### [Problem requirements]
Whatever the records contain, reproduce all of them exactly.

Stored data:
________________________________________

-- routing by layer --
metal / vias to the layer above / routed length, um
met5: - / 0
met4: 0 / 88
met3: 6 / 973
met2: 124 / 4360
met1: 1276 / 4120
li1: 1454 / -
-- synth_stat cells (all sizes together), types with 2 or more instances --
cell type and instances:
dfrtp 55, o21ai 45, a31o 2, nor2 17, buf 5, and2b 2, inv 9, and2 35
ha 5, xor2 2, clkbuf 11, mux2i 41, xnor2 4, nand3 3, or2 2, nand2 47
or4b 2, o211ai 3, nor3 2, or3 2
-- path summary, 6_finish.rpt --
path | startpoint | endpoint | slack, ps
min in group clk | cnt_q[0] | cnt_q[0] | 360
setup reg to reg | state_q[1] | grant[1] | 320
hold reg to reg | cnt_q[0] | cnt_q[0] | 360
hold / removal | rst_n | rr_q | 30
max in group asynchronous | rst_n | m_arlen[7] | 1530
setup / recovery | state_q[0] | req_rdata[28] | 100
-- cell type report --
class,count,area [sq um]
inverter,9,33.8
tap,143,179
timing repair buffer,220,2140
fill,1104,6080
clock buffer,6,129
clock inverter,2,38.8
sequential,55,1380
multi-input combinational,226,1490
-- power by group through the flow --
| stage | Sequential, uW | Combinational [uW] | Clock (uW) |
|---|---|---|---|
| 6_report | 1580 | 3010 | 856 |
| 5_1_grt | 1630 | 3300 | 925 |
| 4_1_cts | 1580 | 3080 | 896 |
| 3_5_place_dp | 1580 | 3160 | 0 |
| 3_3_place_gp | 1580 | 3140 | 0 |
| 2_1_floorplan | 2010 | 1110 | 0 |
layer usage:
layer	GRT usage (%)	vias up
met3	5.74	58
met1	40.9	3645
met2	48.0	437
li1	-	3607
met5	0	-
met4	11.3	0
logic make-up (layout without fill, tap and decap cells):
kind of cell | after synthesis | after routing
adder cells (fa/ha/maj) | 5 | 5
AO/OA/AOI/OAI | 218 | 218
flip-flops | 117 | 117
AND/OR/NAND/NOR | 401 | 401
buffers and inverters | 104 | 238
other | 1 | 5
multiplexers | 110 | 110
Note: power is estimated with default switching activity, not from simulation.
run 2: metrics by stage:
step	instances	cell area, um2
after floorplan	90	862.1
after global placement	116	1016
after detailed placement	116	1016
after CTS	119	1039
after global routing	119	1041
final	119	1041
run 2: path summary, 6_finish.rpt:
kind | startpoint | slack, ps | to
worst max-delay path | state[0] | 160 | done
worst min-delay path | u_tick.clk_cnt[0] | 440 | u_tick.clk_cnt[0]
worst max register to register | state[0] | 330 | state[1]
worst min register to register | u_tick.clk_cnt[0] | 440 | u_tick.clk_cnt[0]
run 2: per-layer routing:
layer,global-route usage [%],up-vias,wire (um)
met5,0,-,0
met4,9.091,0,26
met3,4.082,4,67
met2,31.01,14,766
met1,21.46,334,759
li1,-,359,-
$ cat config.mk
export PLATFORM = sky130hd
export DESIGN_NAME = iob_cpu_bus_arbiter
export DESIGN_NICKNAME = d
export VERILOG_FILES = /design/src/rtl/iob_cpu_bus_arbiter.sv
export SDC_FILE = /design/constraint.sdc
export NUM_CORES = 1
export LEC_CHECK = 0
export BUFFER_PORTS_ARGS = -buffer_cell sky130_fd_sc_hd__clkbuf_2
export CAP_MARGIN = 25
export CORE_AREA = 2 2 107 109
export CTS_CLUSTER_DIAMETER = 150
export DETAILED_ROUTE_END_ITERATION = 10
export DIE_AREA = 0 0 109 111
export GPL_TIMING_DRIVEN = 0
export SYNTH_ARGS = -nofsm -noshare
export SYNTH_HDL_FRONTEND = slang
export SYNTH_SLANG_ARGS = --single-unit
$ cat constraint.sdc
create_clock -name clk -period 1.9 [get_ports clk]
set_input_delay 0.095 -clock clk [delete_from_list [all_inputs] [get_ports clk]]
set_output_delay 0.095 -clock clk [all_outputs]
set_load 0.01 [all_outputs]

________________________________________

### [Reply]
-- routing by layer --
metal / vias to the layer above / routed length, um
met5: - / 0
met4: 0 / 88
met3: 6 / 973
met2: 124 / 4360
met1: 1276 / 4120
li1: 1454 / -
-- synth_stat cells (all sizes together), types with 2 or more instances --
cell type and instances:
dfrtp 55, o21ai 45, a31o 2, nor2 17, buf 5, and2b 2, inv 9, and2 35
ha 5, xor2 2, clkbuf 11, mux2i 41, xnor2 4, nand3 3, or2 2, nand2 47
or4b 2, o211ai 3, nor3 2, or3 2
-- path summary, 6_finish.rpt --
path | startpoint | endpoint | slack, ps
min in group clk | cnt_q[0] | cnt_q[0] | 360
setup reg to reg | state_q[1] | grant[1] | 320
hold reg to reg | cnt_q[0] | cnt_q[0] | 360
hold / removal | rst_n | rr_q | 30
max in group asynchronous | rst_n | m_arlen[7] | 1530
setup / recovery | state_q[0] | req_rdata[28] | 100
-- cell type report --
class,count,area [sq um]
inverter,9,33.8
tap,143,179
timing repair buffer,220,2140
fill,1104,6080
clock buffer,6,129
clock inverter,2,38.8
sequential,55,1380
multi-input combinational,226,1490
-- power by group through the flow --
| stage | Sequential, uW | Combinational [uW] | Clock (uW) |
|---|---|---|---|
| 6_report | 1580 | 3010 | 856 |
| 5_1_grt | 1630 | 3300 | 925 |
| 4_1_cts | 1580 | 3080 | 896 |
| 3_5_place_dp | 1580 | 3160 | 0 |
| 3_3_place_gp | 1580 | 3140 | 0 |
| 2_1_floorplan | 2010 | 1110 | 0 |
layer usage:
layer	GRT usage (%)	vias up
met3	5.74	58
met1	40.9	3645
met2	48.0	437
li1	-	3607
met5	0	-
met4	11.3	0
logic make-up (layout without fill, tap and decap cells):
kind of cell | after synthesis | after routing
adder cells (fa/ha/maj) | 5 | 5
AO/OA/AOI/OAI | 218 | 218
flip-flops | 117 | 117
AND/OR/NAND/NOR | 401 | 401
buffers and inverters | 104 | 238
other | 1 | 5
multiplexers | 110 | 110
Note: power is estimated with default switching activity, not from simulation.
run 2: metrics by stage:
step	instances	cell area, um2
after floorplan	90	862.1
after global placement	116	1016
after detailed placement	116	1016
after CTS	119	1039
after global routing	119	1041
final	119	1041
run 2: path summary, 6_finish.rpt:
kind | startpoint | slack, ps | to
worst max-delay path | state[0] | 160 | done
worst min-delay path | u_tick.clk_cnt[0] | 440 | u_tick.clk_cnt[0]
worst max register to register | state[0] | 330 | state[1]
worst min register to register | u_tick.clk_cnt[0] | 440 | u_tick.clk_cnt[0]
run 2: per-layer routing:
layer,global-route usage [%],up-vias,wire (um)
met5,0,-,0
met4,9.091,0,26
met3,4.082,4,67
met2,31.01,14,766
met1,21.46,334,759
li1,-,359,-
$ cat config.mk
export PLATFORM = sky130hd
export DESIGN_NAME = iob_cpu_bus_arbiter
export DESIGN_NICKNAME = d
export VERILOG_FILES = /design/src/rtl/iob_cpu_bus_arbiter.sv
export SDC_FILE = /design/constraint.sdc
export NUM_CORES = 1
export LEC_CHECK = 0
export BUFFER_PORTS_ARGS = -buffer_cell sky130_fd_sc_hd__clkbuf_2
export CAP_MARGIN = 25
export CORE_AREA = 2 2 107 109
export CTS_CLUSTER_DIAMETER = 150
export DETAILED_ROUTE_END_ITERATION = 10
export DIE_AREA = 0 0 109 111
export GPL_TIMING_DRIVEN = 0
export SYNTH_ARGS = -nofsm -noshare
export SYNTH_HDL_FRONTEND = slang
export SYNTH_SLANG_ARGS = --single-unit
$ cat constraint.sdc
create_clock -name clk -period 1.9 [get_ports clk]
set_input_delay 0.095 -clock clk [delete_from_list [all_inputs] [get_ports clk]]
set_output_delay 0.095 -clock clk [all_outputs]
set_load 0.01 [all_outputs]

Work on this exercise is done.